Tensions on the border between Israel and Lebanon increased over the weekend as the Lebanese militia Hezbollah landed its biggest and deadliest missile strike yet inside Israel on Sunday, killing eight people in the port city of Haifa.
The attack, which included a missile strike at a train maintenance building that killed eight Israelis and wounded more than 20, came on the fifth day of a cross-border battle that became the leading topic of discussion at the G8 summit in Russia on Sunday. The Israeli military retaliated swiftly, according to The New York Times. Within an hour, Israeli warplanes fiercely attacked targets in southern Beirut and southern Lebanon, killing 45 people and wounding more than 100. The attacks also continued in northern Lebanon, near Tripoli, where Israeli rockets blew up a Lebanese army position, killing eight soldiers, while a sea-launched missile killed at least nine people in the southern Lebanese port of Tyre.

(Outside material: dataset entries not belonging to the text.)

<file path="src/rtl/clook_pipe_adder_if.sv">
// Operand/result handshake bundle for the two-stage lookahead adder.
// The master side presents operands and accepts results; the slave side is the adder.
interface clook_pipe_adder_if #(
    parameter int WIDTH = 16
);
    logic             in_valid;
    logic             in_ready;
    logic [WIDTH-1:0] a;
    logic [WIDTH-1:0] b;
    logic             cin;
    logic             sub;
    logic             out_valid;
    logic             out_ready;
    logic [WIDTH-1:0] sum;
    logic             cout;
    logic             ovf;
    logic             zero;

    modport master (
        output in_valid, a, b, cin, sub, out_ready,
        input  in_ready, out_valid, sum, cout, ovf, zero
    );

    modport slave (
        input  in_valid, a, b, cin, sub, out_ready,
        output in_ready, out_valid, sum, cout, ovf, zero
    );
endinterface

</file>
<file path="src/rtl/clook_pipe_adder.sv">
// Two-stage pipelined carry-lookahead adder/subtractor with valid/ready flow control.
// Stage 1 registers bit and 4-bit-group propagate/generate terms; stage 2 resolves
// group carries by lookahead (no ripple between groups), then intra-group carries,
// and registers sum, cout, ovf and zero. WIDTH must be a multiple of 4 in 4..64 and
// must match the WIDTH of the connected interface instance.
module clook_pipe_adder #(
    parameter int WIDTH = 16
) (
    input logic               clk,
    input logic               rst_n,
    clook_pipe_adder_if.slave bus
);
    localparam int NG = WIDTH / 4;

    logic             v1;
    logic             v2;
    logic             load_s1;
    logic             load_s2;

    logic [WIDTH-1:0] b_eff;
    logic [WIDTH-1:0] p_in;
    logic [WIDTH-1:0] g_in;
    logic [NG-1:0]    gp_in;
    logic [NG-1:0]    gg_in;

    logic [WIDTH-1:0] p1;
    logic [WIDTH-1:0] g1;
    logic [NG-1:0]    gp1;
    logic [NG-1:0]    gg1;
    logic             c0_1;

    logic [NG:0]      gc;
    logic [WIDTH-1:0] sum_n;
    logic             cmsb_n;
    logic             cout_n;
    logic             ovf_n;
    logic             zero_n;

    logic [WIDTH-1:0] sum_q;
    logic             cout_q;
    logic             ovf_q;
    logic             zero_q;

    // Stage 2 can always drain when downstream is ready, so in_ready never looks at in_valid.
    assign bus.in_ready = !v1 || !v2 || bus.out_ready;
    assign load_s1      = bus.in_valid && bus.in_ready;
    assign load_s2      = v1 && (!v2 || bus.out_ready);

    assign bus.out_valid = v2;
    assign bus.sum       = sum_q;
    assign bus.cout      = cout_q;
    assign bus.ovf       = ovf_q;
    assign bus.zero      = zero_q;

    // Subtraction is a + ~b + 1, so b is inverted up front and the +1 rides in as carry-in.
    assign b_eff = bus.sub ? ~bus.b : bus.b;
    assign p_in  = bus.a ^ b_eff;
    assign g_in  = bus.a & b_eff;

    // Collapse each 4-bit slice into a group propagate and group generate.
    always_comb begin : group_terms
        gp_in = '0;
        gg_in = '0;
        for (int k = 0; k < NG; k++) begin
            gp_in[k] = &p_in[4*k +: 4];
            gg_in[k] = g_in[4*k+3]
                     | (g_in[4*k+2] & p_in[4*k+3])
                     | (g_in[4*k+1] & p_in[4*k+2] & p_in[4*k+3])
                     | (g_in[4*k]   & p_in[4*k+1] & p_in[4*k+2] & p_in[4*k+3]);
        end
    end

    // Stage 1 register: captures the propagate/generate terms only on an accepted beat.
    always_ff @(posedge clk or negedge rst_n) begin
        if (!rst_n) begin
            p1   <= '0;
            g1   <= '0;
            gp1  <= '0;
            gg1  <= '0;
            c0_1 <= 1'b0;
        end else if (load_s1) begin
            p1   <= p_in;
            g1   <= g_in;
            gp1  <= gp_in;
            gg1  <= gg_in;
            c0_1 <= bus.sub | bus.cin;
        end
    end

    // Stage valid bits: s1 fills on accept and empties as it moves on; s2 empties on a transfer.
    always_ff @(posedge clk or negedge rst_n) begin
        if (!rst_n) begin
            v1 <= 1'b0;
            v2 <= 1'b0;
        end else begin
            if (load_s1) begin
                v1 <= 1'b1;
            end else if (load_s2) begin
                v1 <= 1'b0;
            end
            if (load_s2) begin
                v2 <= 1'b1;
            end else if (bus.out_ready) begin
                v2 <= 1'b0;
            end
        end
    end

    // Carry into each group as a flat sum of products over the registered group terms.
    always_comb begin : group_carry
        logic prod;
        logic acc;
        gc   = '0;
        prod = 1'b0;
        acc  = 1'b0;
        for (int k = 0; k <= NG; k++) begin
            prod = 1'b1;
            acc  = 1'b0;
            for (int j = k - 1; j >= 0; j--) begin
                acc  = acc | (prod & gg1[j]);
                prod = prod & gp1[j];
            end
            gc[k] = acc | (prod & c0_1);
        end
    end

    // Carry into each bit by 4-bit lookahead from its group carry, then form the sum bits.
    always_comb begin : bit_carry
        logic prod;
        logic acc;
        logic ci;
        int   base;
        sum_n  = '0;
        cmsb_n = 1'b0;
        prod   = 1'b0;
        acc    = 1'b0;
        ci     = 1'b0;
        base   = 0;
        for (int i = 0; i < WIDTH; i++) begin
            base = i - (i % 4);
            prod = 1'b1;
            acc  = 1'b0;
            for (int j = i - 1; j >= base; j--) begin
                acc  = acc | (prod & g1[j]);
                prod = prod & p1[j];
            end
            ci       = acc | (prod & gc[i/4]);
            sum_n[i] = p1[i] ^ ci;
            if (i == WIDTH - 1) begin
                cmsb_n = ci;
            end
        end
    end

    assign cout_n = gc[NG];
    assign ovf_n  = cmsb_n ^ cout_n;
    assign zero_n = (sum_n == '0);

    // Stage 2 register: result flops move only on a stage-2 load, so a stalled result holds.
    always_ff @(posedge clk or negedge rst_n) begin
        if (!rst_n) begin
            sum_q  <= '0;
            cout_q <= 1'b0;
            ovf_q  <= 1'b0;
            zero_q <= 1'b1;
        end else if (load_s2) begin
            sum_q  <= sum_n;
            cout_q <= cout_n;
            ovf_q  <= ovf_n;
            zero_q <= zero_n;
        end
    end
endmodule

</file>
<file path="src/flat_wrapper.sv">
// flat-port wrapper written by rule: the top's interface ports become plain ports
module clook_pipe_adder_flat 
#(
    parameter int WIDTH = 16
)
  (clk, rst_n, bus_in_valid, bus_a, bus_b, bus_cin, bus_sub, bus_out_ready, bus_in_ready, bus_out_valid, bus_sum, bus_cout, bus_ovf, bus_zero);
  clook_pipe_adder_if #(.WIDTH(WIDTH)) bus_i ();
  input logic clk;
  input logic rst_n;
  input wire logic [$bits(bus_i.in_valid)-1:0] bus_in_valid;
  input wire logic [$bits(bus_i.a)-1:0] bus_a;
  input wire logic [$bits(bus_i.b)-1:0] bus_b;
  input wire logic [$bits(bus_i.cin)-1:0] bus_cin;
  input wire logic [$bits(bus_i.sub)-1:0] bus_sub;
  input wire logic [$bits(bus_i.out_ready)-1:0] bus_out_ready;
  output wire logic [$bits(bus_i.in_ready)-1:0] bus_in_ready;
  output wire logic [$bits(bus_i.out_valid)-1:0] bus_out_valid;
  output wire logic [$bits(bus_i.sum)-1:0] bus_sum;
  output wire logic [$bits(bus_i.cout)-1:0] bus_cout;
  output wire logic [$bits(bus_i.ovf)-1:0] bus_ovf;
  output wire logic [$bits(bus_i.zero)-1:0] bus_zero;
  assign bus_i.in_valid = bus_in_valid;
  assign bus_i.a = bus_a;
  assign bus_i.b = bus_b;
  assign bus_i.cin = bus_cin;
  assign bus_i.sub = bus_sub;
  assign bus_i.out_ready = bus_out_ready;
  assign bus_in_ready = bus_i.in_ready;
  assign bus_out_valid = bus_i.out_valid;
  assign bus_sum = bus_i.sum;
  assign bus_cout = bus_i.cout;
  assign bus_ovf = bus_i.ovf;
  assign bus_zero = bus_i.zero;
  clook_pipe_adder #(.WIDTH(WIDTH)) u_core (.clk(clk), .rst_n(rst_n), .bus(bus_i));
endmodule
</file>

At press time, CNN reported that an Israeli F-16 had gone down in Lebanon and that Israeli ground troops had briefly moved into Lebanon to confront Hezbollah forces. It marked the first time Israeli ground forces have crossed over into Lebanon since Israel pulled out of the country in 2000 after an 18-year occupation of a buffer zone in southern Lebanon.
Just after word of the Israeli ground raid broke, CNN reported that suspected Hezbollah rockets struck deep into Israel again Monday morning (July 17) in what reporter Anderson Cooper described as the most significant attack yet on Haifa, Israel's third largest city. There were no reports of casualties at press time.
Elsewhere, an Israeli attack on an army barracks in the city of Abdeh, 50 miles north of Beirut, killed six soldiers and wounded 28, while a strike early Monday in the Bekka Valley killed another seven and wounded 43.
The deadly back and forth — sparked last Wednesday by a raid by Hezbollah guerrillas inside Israel, in which they captured two Israeli soldiers and killed eight others — prompted United Nations Secretary General Kofi Annan and British Prime Minister Tony Blair on Monday to call for an international stabilization force to go to the Mideast, according to CNN. The proposed international force would be the first step in what Annan and Blair said should be a series of actions aimed at ending the fighting.
"The only way we are going to get a cessation of hostilities is the deployment of an international force to stop the bombardment of Israel and get Israel to stop its attacks on Hezbollah," Blair said at a news conference in St. Petersburg, Russia, at the end of the G8 summit.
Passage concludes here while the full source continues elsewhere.